Яков Костенецкий создал свой кружок «Общество друзей» среди студентов Московского университета в подражание декабристам. Политическая цель общества состояла во введении в России конституции. В мемуарах Костенецкий оставил справедливые замечания о ситуации в университете. «Государь, – писал он, – никогда не посещал университета, и между нами было убеждение, что он нас ненавидит. Говорили, что он считает студентов бунтовщиками и даже не ездит мимо университета. В это же время, т. е. в 1830 году, началась Польская революция. [М. П.] Погодину, который в этом году начал было читать лекции польской истории, было запрещено читать их. Без всякого сомнения, лекции Погодина раскрыли бы нам всю истину отношений России к Польше, все коварство поляков, всю их ненависть к России и к русской вере и показали бы необходимость и справедливость тогдашней войны с ними. Но запрещение чтений таких лекций студенты приняли за боязнь, чтобы не обнаружились жестокости против поляков, и поэтому студенты, зная только поверхностно эту историю и руководясь то состраданием к угнетенным, то внушениями товарищей поляков и немцев, считали войну эту несправедливою, варварскою и жестокою: в поляках видели страдальцев за родину, а в правительстве нашем – жестоких тиранов, деспотов».[358]
Отставной губернский секретарь Н. Сунгуров, познакомившийся в 1830 г. с членами кружка Костенецкого через Ф. П. Гурова, предложил им создать на базе кружка тайную революционную организацию. Сунгуров разрабатывал планы вооруженного восстания в Первопрестольной, предусмотрев захват артиллерии и вовлечение в восстание рабочих московских фабрик. Он надеялся внушить народу, что цесаревич Константин прибудет из Польши с войсками, освободит крестьян, отменит подати и т. п. Для привлечения к восстанию «городской черни» и освобожденных из тюрем уголовников предполагалось заинтересовать их возможностью пьянства и грабежа. В поисках союзников Сунгуров начал переговоры с находившейся в Москве группой польских офицеров. Однако те не приняли приглашение присоединиться к «клятым москалям», горя желанием лично участвовать в настоящем восстании – Польском.

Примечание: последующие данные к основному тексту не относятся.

File: config.mk
export PLATFORM = sky130hd
export DESIGN_NAME = rtcsa_top
export DESIGN_NICKNAME = d
export VERILOG_FILES = /design/src/inc/rtcsa_pkg.sv /design/src/logic/rtcsa_top.sv /design/src/logic/rtcsa_tick_gen.sv /design/src/logic/rtcsa_calendar.sv
export SDC_FILE = /design/constraint.sdc
export NUM_CORES = 1
export LEC_CHECK = 0
export BUFFER_PORTS_ARGS = -buffer_cell sky130_fd_sc_hd__buf_2
export CAP_MARGIN = 15
export CORE_ASPECT_RATIO = 0.75
export CORE_MARGIN = 5
export CORE_UTILIZATION = 54
export DETAILED_ROUTE_END_ITERATION = 12
export PLACE_DENSITY = 0.78
export SETUP_SLACK_MARGIN = 0.2
export SLEW_MARGIN = 30
export SYNTH_ARGS = -nofsm -noshare
export SYNTH_HDL_FRONTEND = slang
export SYNTH_HIERARCHICAL = 1
export SYNTH_SLANG_ARGS = --single-unit
File: constraint.sdc
create_clock -name mclk -period 6.8 [get_ports mclk]
set_clock_uncertainty 0.2 [all_clocks]
set_input_delay 1.36 -clock mclk [delete_from_list [all_inputs] [get_ports mclk]]
set_output_delay 1.36 -clock mclk [all_outputs]
set_load 0.02 [all_outputs]
File: src/inc/rtcsa_pkg.sv
// Constants, register indexes and calendar helpers for the clock block.
// Assumes a 100 MHz mclk and an APB master with 32-bit data.
// How it works
// - A counting fault sets the count-error flag; writing 0 clears it.
// - While freeze is on, the shadow time copies stop following time.
// - Reading the freeze bit returns whether the shadow is frozen.
// - A read-only countdown gives time to the next second in 1/256 s.
// - Alarm matches when minutes and hours both equal their targets.
// - Clearing write-enable loads the shadow on the next 500 Hz tick.
// - Write-enable reads one until that load has really happened.
// - Year 00 and every year divisible by 4 gives February 29 days.
package rtcsa_pkg;
    // Clock and tick rates
    localparam int CLK_HZ = 100_000_000;
    localparam int SLOW_HZ = 500;
    localparam int SUB_HZ = 256;
    localparam int SLOW_DIV_CYC = CLK_HZ / SLOW_HZ;
    localparam int SUB_DIV_CYC = CLK_HZ / SUB_HZ;
    // Register indexes; byte address is four times the index
    localparam logic [13:0] IDX_TRIM = 14'h2504;
    localparam logic [13:0] IDX_CTRL = 14'h2890;
    localparam logic [13:0] IDX_SUBSEC = 14'h2892;
    localparam logic [13:0] IDX_SEC = 14'h2893;
    localparam logic [13:0] IDX_MIN = 14'h2894;
    localparam logic [13:0] IDX_HR = 14'h2895;
    localparam logic [13:0] IDX_WDAY = 14'h2896;
    localparam logic [13:0] IDX_DATE = 14'h2897;
    localparam logic [13:0] IDX_MON = 14'h2898;
    localparam logic [13:0] IDX_YEAR = 14'h2899;
    localparam logic [13:0] IDX_AMIN = 14'h289E;
    localparam logic [13:0] IDX_AHR = 14'h289F;
    // Control register bit positions
    localparam int CTRL_WR_BIT = 7;
    localparam int CTRL_RD_BIT = 6;
    localparam int CTRL_FAIL_BIT = 4;
    localparam int CTRL_ALARM_BIT = 0;
    // Reset values
    localparam logic [6:0] TRIM_RST = 7'h40;
    localparam logic [7:0] SUB_TOP = 8'hFF;
    localparam logic [2:0] WDAY_FIRST = 3'h1;
    localparam logic [4:0] DATE_FIRST = 5'h01;
    localparam logic [3:0] MON_FIRST = 4'h1;
    // Field limits
    localparam logic [5:0] SEC_MAX = 6'h3B;
    localparam logic [5:0] MIN_MAX = 6'h3B;
    localparam logic [4:0] HR_MAX = 5'h17;
    localparam logic [2:0] WDAY_MAX = 3'h7;
    localparam logic [3:0] MON_MAX = 4'hC;
    localparam logic [7:0] YEAR_MAX = 8'h63;
    localparam logic [3:0] MON_FEB = 4'h2;
    localparam logic [4:0] DAYS_LONG = 5'h1F;
    localparam logic [4:0] DAYS_SHORT = 5'h1E;
    localparam logic [4:0] DAYS_FEB_LEAP = 5'h1D;
    localparam logic [4:0] DAYS_FEB = 5'h1C;

    // Days in a month; any year with low two bits zero is a leap year
    function automatic logic [4:0] days_in_month(input logic [3:0] mon,
                                                 input logic [7:0] year);
        if (mon == MON_FEB)
            return (year[1:0] == 2'b00) ? DAYS_FEB_LEAP : DAYS_FEB;
        else if (mon == 4'h4 || mon == 4'h6 || mon == 4'h9 || mon == 4'hB)
            return DAYS_SHORT;
        else
            return DAYS_LONG;
    endfunction
endpackage
### src/verilog/rx_frame_buffer.sv
// small receive fifo with valid/ready on both sides and a flush
`timescale 1ns/1ps
module rx_frame_buffer
#(
   parameter int WIDTH = 11,
   parameter int DEPTH = 2
)
(
   input wire logic clk_sys, // system clock
   input wire logic rst_b, // asynchronous reset, active low
   input wire logic flush, // empties the buffer, level
   input wire logic in_valid, // entry offered
   output logic in_ready, // room for an entry
   input wire logic [WIDTH-1:0] in_data, // entry to store
   output logic out_valid, // unread entry present
   input wire logic out_ready, // oldest entry consumed
   output logic [WIDTH-1:0] out_data // oldest entry
);

   localparam int PW = (DEPTH > 1) ? $clog2(DEPTH) : 1;
   localparam int CW = $clog2(DEPTH + 1);

   // ----------------------------------------------------------------------------
   // parameter check: pointers wrap by overflow
   // ----------------------------------------------------------------------------
   if (DEPTH < 2 || (DEPTH & (DEPTH - 1)) != 0)
   begin : g_bad_depth
      $error("rx_frame_buffer: DEPTH must be a power of two, at least 2");
   end

   logic [WIDTH-1:0] mem_reg [DEPTH];
   logic [PW-1:0] wr_ptr_reg;
   logic [PW-1:0] rd_ptr_reg;
   logic [CW-1:0] count_reg;
   logic [CW-1:0] count_next;
   wire push = in_valid & in_ready;
   wire pop = out_valid & out_ready;

   assign in_ready = (count_reg != CW'(DEPTH)) & ~flush;
   assign out_valid = (count_reg != '0) & ~flush;
   assign out_data = mem_reg[rd_ptr_reg];
   assign count_next = flush ? '0 : CW'(count_reg + CW'(push) - CW'(pop));

   // ----------------------------------------------------------------------------
   // storage and pointers
   // ----------------------------------------------------------------------------
   always_ff @(posedge clk_sys or negedge rst_b)
   begin
      if (!rst_b)
      begin
         for (int i = 0; i < DEPTH; i++)
         begin
            mem_reg[i] <= '0;
         end
      end
      else if (push)
      begin
         mem_reg[wr_ptr_reg] <= in_data;
      end
   end

   always_ff @(posedge clk_sys or negedge rst_b)
   begin
      if (!rst_b)
      begin
         wr_ptr_reg <= '0;
         rd_ptr_reg <= '0;
         count_reg <= '0;
      end
      else
      begin
         wr_ptr_reg <= flush ? '0 : PW'(wr_ptr_reg + PW'(push));
         rd_ptr_reg <= flush ? '0 : PW'(rd_ptr_reg + PW'(pop));
         count_reg <= count_next;
      end
   end

endmodule // rx_frame_buffer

Версия Костенецкого об обнаружении и ликвидации властями нелегальных групп значительно отличается от версии, принятой позже советскими историками. Костенецкий писал:
«Прежде расскажу, каким образом открылся этот, так названный тогда, Сунгуровский заговор, о чем я, разумеется, узнал уже впоследствии из рассказов товарищей. Во время Польской войны 1831 года все офицеры-поляки из Литовского корпуса были переведены в Россию, и многие находились в Москве. Между некоторыми из них, а также студентами и другими поляками был составлен заговор, чтобы бежать всем в Польскую армию. Говорили, что для этого каждый из них приготовил себе оружие, пороху, пуль и проч., и будто все они, чрез какого-то писаря из канцелярии генерал-губернатора, запаслись фальшивыми видами и уже хотели бежать из Москвы. Сунгуров, который был знаком с некоторыми из этих офицеров, узнав о их намерении, сделал на них донос правительству, и их поэтому начали хватать и арестовывать. Когда явились жандармы арестовать одного из них, поручика Седлецкого, то в это время был у него в гостях студент Полоник, который после этого, явясь к жандармскому генералу Волкову, сделал донос уже на Сунгурова и на всех тех, которые у него бывали. Таким образом, этот гнусный Полоник, бывший моим товарищем еще с гимназии, сделался теперь самым лютым обвинителем меня, Антоновича и всех других студентов, не только знакомых с Сунгуровым, но даже только знакомых с нами».[359]